Ellsberg_RobinCaton

Robin Ellsberg Caton

Email: r4obin@gmail.com
510.847.9926

After completing my freshman year of college at CCNY, I transferred to Brandeis where I was an English/Linguistics major. I married David Neuman between my Junior and Senior years. After graduation, I worked for a year in the Brandeis library and then, in the Fall of 1972, we moved to Ann Arbor where David began law school at the University of Michigan and I began a Ph.D. program in philosophy. I was unhappy with the program, but felt committed to Ann Arbor while David finished school. So I dropped out, worked, and in the Fall of 1973, I began law school as a Michigan resident, which meant I could study very cheaply. I liked it more than I ever imagined I would, did well, and became the Editor-in-Chief of the Law Review in my third year. David and I moved to San Francisco in the summer of 1976, where I practiced antitrust and commercial litigation.

The eighties were busy, variously happy and unhappy years: we had a daughter, Laura, in 1980, I became the first woman partner at my law firm in 1983, David and I divorced in 1985, and I married Curt Caton, another partner at the firm, in 1987. As the decade proceeded, I became increasingly stressed by the travel demands and high pressure of law practice, especially while raising a child. I also found that while my work was extremely challenging intellectually, I had no heart connection to what I was doing. At age 40, I had a kind of crisis of meaning; I wanted a job I loved and a more purposeful life.

The result was that I left law practice in 1990 and began to do what I had wanted to do since High School: write. I found myself writing poetry and eventually returned to school to get an MFA. Later, I began teaching college-level courses as an adjunct.

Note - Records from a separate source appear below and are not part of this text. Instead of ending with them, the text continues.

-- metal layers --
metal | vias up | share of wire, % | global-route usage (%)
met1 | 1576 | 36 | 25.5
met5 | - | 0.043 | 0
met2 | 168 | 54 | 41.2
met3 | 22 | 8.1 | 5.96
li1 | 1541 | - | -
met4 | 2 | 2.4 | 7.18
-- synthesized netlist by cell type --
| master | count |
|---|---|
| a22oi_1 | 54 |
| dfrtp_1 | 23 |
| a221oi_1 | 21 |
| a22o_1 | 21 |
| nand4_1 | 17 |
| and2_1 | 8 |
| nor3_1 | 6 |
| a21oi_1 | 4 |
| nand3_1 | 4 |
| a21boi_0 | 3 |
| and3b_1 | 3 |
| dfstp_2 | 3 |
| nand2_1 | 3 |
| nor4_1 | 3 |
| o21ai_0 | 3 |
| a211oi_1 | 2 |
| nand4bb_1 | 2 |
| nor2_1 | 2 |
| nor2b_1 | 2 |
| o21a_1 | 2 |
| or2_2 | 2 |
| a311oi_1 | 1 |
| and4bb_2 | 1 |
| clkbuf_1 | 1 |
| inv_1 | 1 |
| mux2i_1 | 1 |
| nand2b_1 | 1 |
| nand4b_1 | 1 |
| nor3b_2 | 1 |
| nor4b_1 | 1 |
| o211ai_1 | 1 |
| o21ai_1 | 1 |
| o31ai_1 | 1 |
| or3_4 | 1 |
## config.mk

```make
export PLATFORM = sky130hd
export DESIGN_NAME = ciTop
export DESIGN_NICKNAME = d
export VERILOG_FILES = /design/src/source/ciPackage.sv /design/src/source/ciTop.sv /design/src/source/ciResultCombine.sv /design/src/source/ciProfiler.sv /design/src/source/ciDelay.sv /design/src/source/ciPixelOps.sv /design/src/source/ciDecode.sv /design/src/source/resetSequencer.sv
export SDC_FILE = /design/constraint.sdc
export NUM_CORES = 1
export LEC_CHECK = 0
export BUFFER_PORTS_ARGS = -buffer_cell sky130_fd_sc_hd__buf_2
export CORE_MARGIN = 2
export CORE_UTILIZATION = 30
export CTS_CLUSTER_DIAMETER = 100
export DETAILED_ROUTE_END_ITERATION = 10
export PLACE_DENSITY = 0.49
export RECOVER_POWER = 100
export SLEW_MARGIN = 20
export SYNTH_ARGS = -nofsm -noshare
export SYNTH_HDL_FRONTEND = slang
export SYNTH_SLANG_ARGS = --single-unit
```

## constraint.sdc

```tcl
create_clock -name s_systemClock -period 5.9 [get_ports s_systemClock]
set_input_delay 0.59 -clock s_systemClock [delete_from_list [all_inputs] [get_ports s_systemClock]]
set_output_delay 0.59 -clock s_systemClock [all_outputs]
set_load 0.03 [all_outputs]
```
## config.mk

```make
export PLATFORM = sky130hd
export DESIGN_NAME = crudEngine
export DESIGN_NICKNAME = d
export VERILOG_FILES = /design/src/source/harnessPkg.sv /design/src/source/memPkg.sv /design/src/source/crudEngine.sv
export SDC_FILE = /design/constraint.sdc
export NUM_CORES = 1
export LEC_CHECK = 0
export BUFFER_PORTS_ARGS = -buffer_cell sky130_fd_sc_hd__buf_2
export CAP_MARGIN = 20
export CORE_UTILIZATION = 40
export CTS_CLUSTER_DIAMETER = 60
export DETAILED_ROUTE_END_ITERATION = 10
export GPL_TIMING_DRIVEN = 1
export PLACE_DENSITY = 0.67
export SYNTH_ARGS = -nofsm -noshare
export SYNTH_HDL_FRONTEND = slang
export SYNTH_SLANG_ARGS = --single-unit
export TNS_END_PERCENT = 100
```

## constraint.sdc

```tcl
create_clock -name sys_clk_p -period 3.7 [get_ports sys_clk_p]
set_clock_uncertainty 0.2 [all_clocks]
set_input_delay 0.185 -clock sys_clk_p [delete_from_list [all_inputs] [get_ports sys_clk_p]]
set_output_delay 0.185 -clock sys_clk_p [all_outputs]
set_load 0.02 [all_outputs]
```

In 1999-2000, Curt and I moved back to NYC for a year, so that he could help to start a NY office of his law firm. While there, I had a routine mammogram and was diagnosed with invasive breast cancer. We quickly returned home to SF where I then went through a long period of treatment: surgery, chemotherapy, radiation and hormone therapy. During my recovery, a book of my poetry, The Color of Dusk, was published.

Somewhere along the way, while I was writing poetry and teaching, I began to study Tibetan Buddhism. I found a community in Berkeley that was started in the late 1960’s by a traditionally trained Tibetan Lama, Tarthang Tulku. He was about the same age as the Dali Lama, but was no longer teaching the public. His senior students ran a school in Berkeley, where I took courses and then began to teach. Over the years, my love of Buddhism grew, my interest in poetry somewhat diminished, and I wound up giving up college teaching to devote my time to teaching, study and practice with this Nyingma Buddhist Community. Curt and I moved to the East Bay in 2003, and in 2010, we were asked by Tarthang Tulku to become the first directors of a new school he was starting called Dharma College. Curt retired in 2013, but I am still at Dharma College, serving as Director and as lead instructor. Our courses are secular, not devotional or even meditation-oriented. They focus on mind, the formation of self and identity, and on what it means to live a meaningful life in the world. You can get more of a feel for this on the Dharma College website: www.dharma-college.com

On the personal side, Curt has three sons, so 29 years ago I inherited a large and wonderful family that is now spread out all across the country. We have three granddaughters, one 23 who is studying public health at Emory University, one 15 who is a freshman in High School in Southern California, and one eight. My amazing and lovely daughter, who is gay, lives in Philadelphia with her partner; Laura is a poet and a dancer and currently teaches English as an adjunct at Temple University.

I have not been in contact with anyone from Hunter for many years now, so attending the reunion dinner will be a treat. I look forward to seeing all of you who will be there in June, and welcome communication from anyone not able to attend.